# GIVEN ENTRIES:
*** Block opens ***

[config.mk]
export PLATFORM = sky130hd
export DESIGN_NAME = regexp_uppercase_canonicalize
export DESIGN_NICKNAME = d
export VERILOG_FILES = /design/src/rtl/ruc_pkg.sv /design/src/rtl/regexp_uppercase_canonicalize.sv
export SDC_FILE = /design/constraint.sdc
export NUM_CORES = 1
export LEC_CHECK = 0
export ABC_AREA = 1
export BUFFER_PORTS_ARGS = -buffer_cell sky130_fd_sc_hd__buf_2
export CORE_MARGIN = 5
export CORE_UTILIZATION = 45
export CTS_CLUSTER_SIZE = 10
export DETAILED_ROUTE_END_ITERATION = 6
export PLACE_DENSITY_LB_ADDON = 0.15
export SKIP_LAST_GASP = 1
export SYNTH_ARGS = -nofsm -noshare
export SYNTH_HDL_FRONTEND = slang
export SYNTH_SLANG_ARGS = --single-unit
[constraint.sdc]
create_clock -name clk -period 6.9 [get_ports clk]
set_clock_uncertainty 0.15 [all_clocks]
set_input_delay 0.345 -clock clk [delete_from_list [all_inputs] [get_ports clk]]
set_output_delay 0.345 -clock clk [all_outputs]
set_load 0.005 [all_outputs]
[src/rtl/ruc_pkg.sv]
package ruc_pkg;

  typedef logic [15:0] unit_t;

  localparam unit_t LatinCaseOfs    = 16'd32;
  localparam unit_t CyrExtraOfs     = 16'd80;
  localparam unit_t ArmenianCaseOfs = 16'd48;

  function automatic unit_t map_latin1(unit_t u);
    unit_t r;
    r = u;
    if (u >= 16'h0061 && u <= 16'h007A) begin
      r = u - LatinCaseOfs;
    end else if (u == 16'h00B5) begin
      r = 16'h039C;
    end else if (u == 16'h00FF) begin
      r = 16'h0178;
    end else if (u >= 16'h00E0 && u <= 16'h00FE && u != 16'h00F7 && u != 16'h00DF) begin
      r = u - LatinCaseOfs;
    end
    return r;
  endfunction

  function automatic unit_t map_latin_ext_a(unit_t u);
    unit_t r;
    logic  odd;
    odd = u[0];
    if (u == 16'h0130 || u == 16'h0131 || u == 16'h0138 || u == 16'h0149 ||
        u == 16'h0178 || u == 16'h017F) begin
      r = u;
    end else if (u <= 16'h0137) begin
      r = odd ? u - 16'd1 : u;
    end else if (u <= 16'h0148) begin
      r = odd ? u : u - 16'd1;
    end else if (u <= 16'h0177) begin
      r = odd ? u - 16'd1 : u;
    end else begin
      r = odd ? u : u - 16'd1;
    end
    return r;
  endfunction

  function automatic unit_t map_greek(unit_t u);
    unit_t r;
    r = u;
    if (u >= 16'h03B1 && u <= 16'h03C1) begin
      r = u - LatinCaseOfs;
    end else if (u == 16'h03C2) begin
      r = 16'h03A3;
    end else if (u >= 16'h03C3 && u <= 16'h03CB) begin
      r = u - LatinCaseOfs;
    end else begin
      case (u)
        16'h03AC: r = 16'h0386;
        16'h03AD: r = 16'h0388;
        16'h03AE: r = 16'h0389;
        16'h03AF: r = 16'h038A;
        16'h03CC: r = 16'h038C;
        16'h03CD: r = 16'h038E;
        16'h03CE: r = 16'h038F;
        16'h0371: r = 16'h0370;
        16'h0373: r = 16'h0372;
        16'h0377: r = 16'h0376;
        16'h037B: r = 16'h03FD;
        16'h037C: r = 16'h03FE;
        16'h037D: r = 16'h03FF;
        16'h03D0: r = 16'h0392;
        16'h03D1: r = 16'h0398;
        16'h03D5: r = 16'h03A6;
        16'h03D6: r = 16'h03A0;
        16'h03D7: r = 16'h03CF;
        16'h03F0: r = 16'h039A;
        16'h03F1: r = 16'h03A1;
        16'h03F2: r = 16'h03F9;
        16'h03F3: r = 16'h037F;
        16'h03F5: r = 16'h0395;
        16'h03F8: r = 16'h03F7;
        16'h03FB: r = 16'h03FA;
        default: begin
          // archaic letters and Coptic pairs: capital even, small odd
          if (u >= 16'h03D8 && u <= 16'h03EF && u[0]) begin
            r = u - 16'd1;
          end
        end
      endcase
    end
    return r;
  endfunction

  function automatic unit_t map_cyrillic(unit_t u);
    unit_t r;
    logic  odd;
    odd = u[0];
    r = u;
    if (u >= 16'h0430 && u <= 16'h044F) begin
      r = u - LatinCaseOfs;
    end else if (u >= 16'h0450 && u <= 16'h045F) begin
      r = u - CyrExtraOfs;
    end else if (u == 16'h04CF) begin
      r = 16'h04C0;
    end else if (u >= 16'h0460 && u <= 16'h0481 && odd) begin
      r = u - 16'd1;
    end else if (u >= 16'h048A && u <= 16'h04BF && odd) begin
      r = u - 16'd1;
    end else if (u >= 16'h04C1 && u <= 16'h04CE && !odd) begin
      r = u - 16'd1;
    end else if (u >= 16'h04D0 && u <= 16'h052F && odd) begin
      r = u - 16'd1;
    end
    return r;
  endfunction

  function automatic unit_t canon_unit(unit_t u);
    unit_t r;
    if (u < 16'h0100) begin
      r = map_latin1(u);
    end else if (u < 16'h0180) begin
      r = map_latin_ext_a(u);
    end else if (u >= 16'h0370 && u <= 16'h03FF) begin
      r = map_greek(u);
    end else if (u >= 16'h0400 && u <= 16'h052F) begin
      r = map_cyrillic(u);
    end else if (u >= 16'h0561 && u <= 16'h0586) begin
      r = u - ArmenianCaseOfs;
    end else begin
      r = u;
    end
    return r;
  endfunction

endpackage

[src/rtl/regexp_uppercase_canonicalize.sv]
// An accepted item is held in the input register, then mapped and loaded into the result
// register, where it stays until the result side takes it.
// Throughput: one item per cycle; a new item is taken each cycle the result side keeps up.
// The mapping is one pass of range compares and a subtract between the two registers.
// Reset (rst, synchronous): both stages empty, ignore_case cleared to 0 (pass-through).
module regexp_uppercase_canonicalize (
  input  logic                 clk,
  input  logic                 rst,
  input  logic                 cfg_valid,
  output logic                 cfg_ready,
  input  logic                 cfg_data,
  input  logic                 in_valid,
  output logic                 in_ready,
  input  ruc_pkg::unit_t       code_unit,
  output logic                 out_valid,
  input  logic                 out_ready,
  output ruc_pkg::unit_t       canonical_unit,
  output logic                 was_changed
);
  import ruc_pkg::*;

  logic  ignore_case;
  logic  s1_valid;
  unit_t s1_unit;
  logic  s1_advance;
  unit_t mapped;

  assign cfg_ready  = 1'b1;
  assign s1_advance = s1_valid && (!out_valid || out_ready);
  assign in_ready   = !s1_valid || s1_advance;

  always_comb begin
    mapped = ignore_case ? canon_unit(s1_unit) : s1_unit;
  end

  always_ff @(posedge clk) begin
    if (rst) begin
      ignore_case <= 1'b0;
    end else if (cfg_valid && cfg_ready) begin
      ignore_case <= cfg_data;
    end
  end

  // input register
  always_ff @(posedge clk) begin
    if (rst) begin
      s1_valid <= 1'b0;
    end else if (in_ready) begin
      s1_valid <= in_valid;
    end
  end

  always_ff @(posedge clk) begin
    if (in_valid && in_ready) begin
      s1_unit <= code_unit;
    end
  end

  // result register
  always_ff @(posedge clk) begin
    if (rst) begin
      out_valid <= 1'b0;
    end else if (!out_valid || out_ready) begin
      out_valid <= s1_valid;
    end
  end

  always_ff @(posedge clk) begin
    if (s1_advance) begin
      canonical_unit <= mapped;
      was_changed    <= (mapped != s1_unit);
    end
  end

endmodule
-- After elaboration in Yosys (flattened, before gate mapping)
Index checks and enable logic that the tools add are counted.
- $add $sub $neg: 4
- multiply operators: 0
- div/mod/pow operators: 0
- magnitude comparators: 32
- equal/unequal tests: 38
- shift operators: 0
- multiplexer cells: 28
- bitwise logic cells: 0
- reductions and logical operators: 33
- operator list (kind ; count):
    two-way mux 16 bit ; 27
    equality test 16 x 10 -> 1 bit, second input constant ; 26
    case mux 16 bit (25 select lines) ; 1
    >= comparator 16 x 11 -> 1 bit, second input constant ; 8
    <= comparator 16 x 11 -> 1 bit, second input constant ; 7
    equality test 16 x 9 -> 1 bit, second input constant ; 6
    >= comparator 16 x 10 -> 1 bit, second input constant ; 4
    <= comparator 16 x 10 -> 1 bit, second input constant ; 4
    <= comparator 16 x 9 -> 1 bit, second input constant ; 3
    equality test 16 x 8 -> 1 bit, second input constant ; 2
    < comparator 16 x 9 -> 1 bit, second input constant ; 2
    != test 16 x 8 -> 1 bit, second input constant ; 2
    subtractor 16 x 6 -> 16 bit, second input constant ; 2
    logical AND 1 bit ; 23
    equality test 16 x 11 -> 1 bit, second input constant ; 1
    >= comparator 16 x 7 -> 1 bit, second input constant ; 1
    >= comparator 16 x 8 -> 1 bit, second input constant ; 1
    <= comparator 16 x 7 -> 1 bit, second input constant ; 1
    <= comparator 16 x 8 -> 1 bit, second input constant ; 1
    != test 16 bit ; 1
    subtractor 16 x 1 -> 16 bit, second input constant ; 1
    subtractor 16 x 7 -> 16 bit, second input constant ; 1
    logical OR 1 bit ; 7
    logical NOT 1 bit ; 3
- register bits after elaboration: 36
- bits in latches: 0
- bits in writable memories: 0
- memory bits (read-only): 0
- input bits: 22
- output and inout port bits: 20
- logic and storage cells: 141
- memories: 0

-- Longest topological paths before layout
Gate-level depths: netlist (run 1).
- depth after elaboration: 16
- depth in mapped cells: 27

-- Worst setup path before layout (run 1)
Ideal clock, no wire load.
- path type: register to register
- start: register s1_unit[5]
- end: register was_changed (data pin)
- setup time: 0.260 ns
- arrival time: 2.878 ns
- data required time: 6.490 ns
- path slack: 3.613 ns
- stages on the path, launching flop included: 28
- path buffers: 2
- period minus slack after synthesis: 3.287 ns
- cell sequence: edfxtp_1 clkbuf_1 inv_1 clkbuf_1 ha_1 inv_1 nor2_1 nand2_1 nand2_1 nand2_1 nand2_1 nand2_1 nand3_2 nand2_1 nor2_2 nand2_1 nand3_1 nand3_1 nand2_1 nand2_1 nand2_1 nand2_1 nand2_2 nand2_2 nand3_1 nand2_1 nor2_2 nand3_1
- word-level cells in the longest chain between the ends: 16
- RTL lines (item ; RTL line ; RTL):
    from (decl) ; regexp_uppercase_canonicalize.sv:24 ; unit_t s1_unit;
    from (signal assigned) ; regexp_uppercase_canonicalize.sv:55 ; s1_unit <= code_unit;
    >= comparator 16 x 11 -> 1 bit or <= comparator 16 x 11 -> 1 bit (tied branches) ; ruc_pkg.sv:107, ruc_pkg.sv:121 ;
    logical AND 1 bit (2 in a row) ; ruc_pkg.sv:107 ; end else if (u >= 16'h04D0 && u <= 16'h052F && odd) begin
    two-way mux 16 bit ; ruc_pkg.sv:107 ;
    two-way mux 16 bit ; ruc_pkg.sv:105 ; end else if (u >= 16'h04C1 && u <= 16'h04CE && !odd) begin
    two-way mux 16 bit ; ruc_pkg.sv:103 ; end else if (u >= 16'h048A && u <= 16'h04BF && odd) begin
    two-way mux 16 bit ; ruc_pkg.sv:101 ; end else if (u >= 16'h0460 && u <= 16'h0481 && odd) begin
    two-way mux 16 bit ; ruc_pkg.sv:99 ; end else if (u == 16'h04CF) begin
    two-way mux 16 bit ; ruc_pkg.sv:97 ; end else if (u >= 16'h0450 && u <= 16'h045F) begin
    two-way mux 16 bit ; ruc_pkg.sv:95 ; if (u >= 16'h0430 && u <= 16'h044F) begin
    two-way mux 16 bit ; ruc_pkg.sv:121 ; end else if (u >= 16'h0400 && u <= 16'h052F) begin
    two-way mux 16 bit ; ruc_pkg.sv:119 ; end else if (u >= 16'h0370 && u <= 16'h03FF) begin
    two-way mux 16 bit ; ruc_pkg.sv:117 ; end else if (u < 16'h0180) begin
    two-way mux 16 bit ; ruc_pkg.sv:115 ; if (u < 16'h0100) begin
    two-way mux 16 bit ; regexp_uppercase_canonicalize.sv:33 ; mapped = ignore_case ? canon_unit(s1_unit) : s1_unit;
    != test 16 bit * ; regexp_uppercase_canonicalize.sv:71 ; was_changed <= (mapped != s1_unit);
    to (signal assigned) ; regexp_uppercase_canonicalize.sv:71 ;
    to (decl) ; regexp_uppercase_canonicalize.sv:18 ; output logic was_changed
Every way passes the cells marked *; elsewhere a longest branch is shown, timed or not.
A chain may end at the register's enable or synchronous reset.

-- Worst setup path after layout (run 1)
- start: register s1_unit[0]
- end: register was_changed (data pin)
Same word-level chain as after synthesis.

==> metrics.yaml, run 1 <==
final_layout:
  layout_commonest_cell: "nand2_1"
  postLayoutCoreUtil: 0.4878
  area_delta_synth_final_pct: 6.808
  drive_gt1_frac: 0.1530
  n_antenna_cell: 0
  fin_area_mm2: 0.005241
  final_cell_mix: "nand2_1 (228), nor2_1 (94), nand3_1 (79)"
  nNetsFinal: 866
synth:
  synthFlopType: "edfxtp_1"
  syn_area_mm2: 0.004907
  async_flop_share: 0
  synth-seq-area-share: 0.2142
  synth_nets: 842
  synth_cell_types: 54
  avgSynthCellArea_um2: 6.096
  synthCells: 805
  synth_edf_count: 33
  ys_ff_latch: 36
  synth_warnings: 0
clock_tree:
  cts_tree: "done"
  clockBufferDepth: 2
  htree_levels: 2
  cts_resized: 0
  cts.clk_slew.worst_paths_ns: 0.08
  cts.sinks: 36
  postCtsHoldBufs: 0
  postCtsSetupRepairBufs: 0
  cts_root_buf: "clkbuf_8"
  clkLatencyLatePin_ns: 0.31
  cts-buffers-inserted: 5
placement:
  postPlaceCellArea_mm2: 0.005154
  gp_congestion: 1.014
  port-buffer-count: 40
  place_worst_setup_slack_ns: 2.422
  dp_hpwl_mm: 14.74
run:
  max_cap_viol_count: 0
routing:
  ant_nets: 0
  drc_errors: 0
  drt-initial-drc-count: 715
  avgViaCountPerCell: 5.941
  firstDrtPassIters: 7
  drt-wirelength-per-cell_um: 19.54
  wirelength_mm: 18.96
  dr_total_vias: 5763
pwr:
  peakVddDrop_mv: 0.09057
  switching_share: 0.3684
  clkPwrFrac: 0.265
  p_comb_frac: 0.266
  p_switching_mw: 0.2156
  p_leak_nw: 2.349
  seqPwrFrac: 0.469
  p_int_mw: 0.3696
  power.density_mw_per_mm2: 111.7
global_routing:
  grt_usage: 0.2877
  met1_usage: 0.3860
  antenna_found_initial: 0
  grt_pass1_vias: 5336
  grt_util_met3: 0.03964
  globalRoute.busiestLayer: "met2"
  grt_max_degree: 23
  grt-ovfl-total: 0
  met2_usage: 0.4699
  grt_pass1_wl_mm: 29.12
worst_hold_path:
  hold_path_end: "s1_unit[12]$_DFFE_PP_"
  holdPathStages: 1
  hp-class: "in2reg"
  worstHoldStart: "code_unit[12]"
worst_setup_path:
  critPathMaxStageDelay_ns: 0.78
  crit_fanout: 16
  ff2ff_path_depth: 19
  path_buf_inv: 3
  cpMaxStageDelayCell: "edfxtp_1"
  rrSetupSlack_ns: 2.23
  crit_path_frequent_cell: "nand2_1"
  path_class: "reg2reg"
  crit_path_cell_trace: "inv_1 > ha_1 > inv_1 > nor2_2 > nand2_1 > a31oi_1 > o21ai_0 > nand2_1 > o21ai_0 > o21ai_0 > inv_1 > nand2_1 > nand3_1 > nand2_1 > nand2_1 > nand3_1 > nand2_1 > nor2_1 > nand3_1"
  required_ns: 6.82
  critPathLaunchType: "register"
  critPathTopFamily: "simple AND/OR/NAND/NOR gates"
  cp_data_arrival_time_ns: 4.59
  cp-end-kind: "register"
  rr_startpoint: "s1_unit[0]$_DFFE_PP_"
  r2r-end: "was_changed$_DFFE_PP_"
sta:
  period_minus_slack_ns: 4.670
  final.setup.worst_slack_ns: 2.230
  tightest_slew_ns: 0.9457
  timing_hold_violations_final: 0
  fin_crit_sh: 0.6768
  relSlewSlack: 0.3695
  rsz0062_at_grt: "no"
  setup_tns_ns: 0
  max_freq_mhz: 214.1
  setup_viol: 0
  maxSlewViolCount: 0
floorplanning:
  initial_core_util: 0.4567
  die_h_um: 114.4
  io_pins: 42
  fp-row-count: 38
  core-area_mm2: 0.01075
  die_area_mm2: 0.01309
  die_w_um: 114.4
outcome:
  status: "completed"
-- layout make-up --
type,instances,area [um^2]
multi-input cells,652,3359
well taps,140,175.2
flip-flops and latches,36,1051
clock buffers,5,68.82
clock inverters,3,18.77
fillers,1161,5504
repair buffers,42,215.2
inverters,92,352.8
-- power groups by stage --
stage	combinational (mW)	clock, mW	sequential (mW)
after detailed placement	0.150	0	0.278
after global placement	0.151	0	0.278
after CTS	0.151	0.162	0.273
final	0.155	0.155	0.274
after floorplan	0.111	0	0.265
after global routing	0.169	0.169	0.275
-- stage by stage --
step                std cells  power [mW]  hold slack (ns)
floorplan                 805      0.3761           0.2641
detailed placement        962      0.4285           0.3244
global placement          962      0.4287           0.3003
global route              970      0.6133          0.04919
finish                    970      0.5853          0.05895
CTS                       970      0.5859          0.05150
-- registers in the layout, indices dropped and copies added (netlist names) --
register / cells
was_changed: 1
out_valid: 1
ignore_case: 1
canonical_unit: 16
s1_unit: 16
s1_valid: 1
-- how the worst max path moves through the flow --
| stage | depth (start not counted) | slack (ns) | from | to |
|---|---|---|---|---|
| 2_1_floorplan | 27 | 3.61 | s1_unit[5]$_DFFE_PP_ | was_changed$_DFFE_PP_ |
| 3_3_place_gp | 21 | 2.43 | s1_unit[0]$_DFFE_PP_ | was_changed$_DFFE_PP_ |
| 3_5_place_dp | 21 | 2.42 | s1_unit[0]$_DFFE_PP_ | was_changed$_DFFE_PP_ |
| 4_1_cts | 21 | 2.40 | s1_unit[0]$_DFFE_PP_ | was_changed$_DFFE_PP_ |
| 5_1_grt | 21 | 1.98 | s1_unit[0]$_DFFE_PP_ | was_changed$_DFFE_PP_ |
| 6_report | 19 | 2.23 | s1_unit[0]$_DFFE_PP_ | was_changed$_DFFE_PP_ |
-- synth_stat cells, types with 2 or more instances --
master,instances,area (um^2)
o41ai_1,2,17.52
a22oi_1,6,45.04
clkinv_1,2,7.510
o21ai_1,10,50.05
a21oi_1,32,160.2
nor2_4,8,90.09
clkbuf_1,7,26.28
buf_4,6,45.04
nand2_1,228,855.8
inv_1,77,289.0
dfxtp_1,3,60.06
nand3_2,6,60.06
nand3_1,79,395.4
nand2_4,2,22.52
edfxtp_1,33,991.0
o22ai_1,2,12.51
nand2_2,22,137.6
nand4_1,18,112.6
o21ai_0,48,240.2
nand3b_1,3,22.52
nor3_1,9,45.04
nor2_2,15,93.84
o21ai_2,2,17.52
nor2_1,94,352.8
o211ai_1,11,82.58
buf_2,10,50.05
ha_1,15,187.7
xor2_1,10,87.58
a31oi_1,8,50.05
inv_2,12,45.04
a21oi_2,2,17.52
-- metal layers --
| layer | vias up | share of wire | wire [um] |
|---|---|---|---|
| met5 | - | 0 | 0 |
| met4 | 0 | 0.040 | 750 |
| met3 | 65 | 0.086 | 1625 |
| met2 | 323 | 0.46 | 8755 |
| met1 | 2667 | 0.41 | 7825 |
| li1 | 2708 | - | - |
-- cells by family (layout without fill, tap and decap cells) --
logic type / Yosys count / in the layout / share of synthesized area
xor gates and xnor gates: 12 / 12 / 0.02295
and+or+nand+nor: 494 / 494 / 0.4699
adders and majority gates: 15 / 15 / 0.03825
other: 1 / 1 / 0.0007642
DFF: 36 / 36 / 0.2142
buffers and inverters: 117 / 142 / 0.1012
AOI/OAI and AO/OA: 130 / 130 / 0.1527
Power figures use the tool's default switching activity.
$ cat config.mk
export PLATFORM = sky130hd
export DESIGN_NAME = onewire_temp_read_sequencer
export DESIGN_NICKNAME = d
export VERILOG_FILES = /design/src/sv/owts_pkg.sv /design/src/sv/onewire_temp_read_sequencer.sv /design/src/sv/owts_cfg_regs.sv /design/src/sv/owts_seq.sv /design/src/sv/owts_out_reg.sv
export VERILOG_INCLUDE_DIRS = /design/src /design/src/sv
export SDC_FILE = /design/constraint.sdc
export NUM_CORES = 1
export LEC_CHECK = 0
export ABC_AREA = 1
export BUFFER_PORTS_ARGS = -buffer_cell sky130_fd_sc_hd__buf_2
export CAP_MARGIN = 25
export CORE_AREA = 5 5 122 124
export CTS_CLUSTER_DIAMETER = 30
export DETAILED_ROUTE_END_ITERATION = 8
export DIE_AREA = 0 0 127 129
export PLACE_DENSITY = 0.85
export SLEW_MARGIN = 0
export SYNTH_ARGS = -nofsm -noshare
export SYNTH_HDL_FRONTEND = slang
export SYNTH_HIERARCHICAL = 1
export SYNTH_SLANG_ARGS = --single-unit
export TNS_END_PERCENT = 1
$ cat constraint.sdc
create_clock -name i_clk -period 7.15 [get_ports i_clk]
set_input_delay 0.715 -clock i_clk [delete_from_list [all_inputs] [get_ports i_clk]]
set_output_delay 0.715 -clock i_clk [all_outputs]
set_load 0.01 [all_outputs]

*** Block closes ***

# WHAT YOU NEED TO DO:
Starting at the line above that contains "export CORE_UTILIZATION = 45", repeat each line exactly up to and including the line that contains "set_clock_uncertainty 0.15 [all_clocks]", and stop there.

# ANSWER BOX:
export CORE_UTILIZATION = 45
export CTS_CLUSTER_SIZE = 10
export DETAILED_ROUTE_END_ITERATION = 6
export PLACE_DENSITY_LB_ADDON = 0.15
export SKIP_LAST_GASP = 1
export SYNTH_ARGS = -nofsm -noshare
export SYNTH_HDL_FRONTEND = slang
export SYNTH_SLANG_ARGS = --single-unit
[constraint.sdc]
create_clock -name clk -period 6.9 [get_ports clk]
set_clock_uncertainty 0.15 [all_clocks]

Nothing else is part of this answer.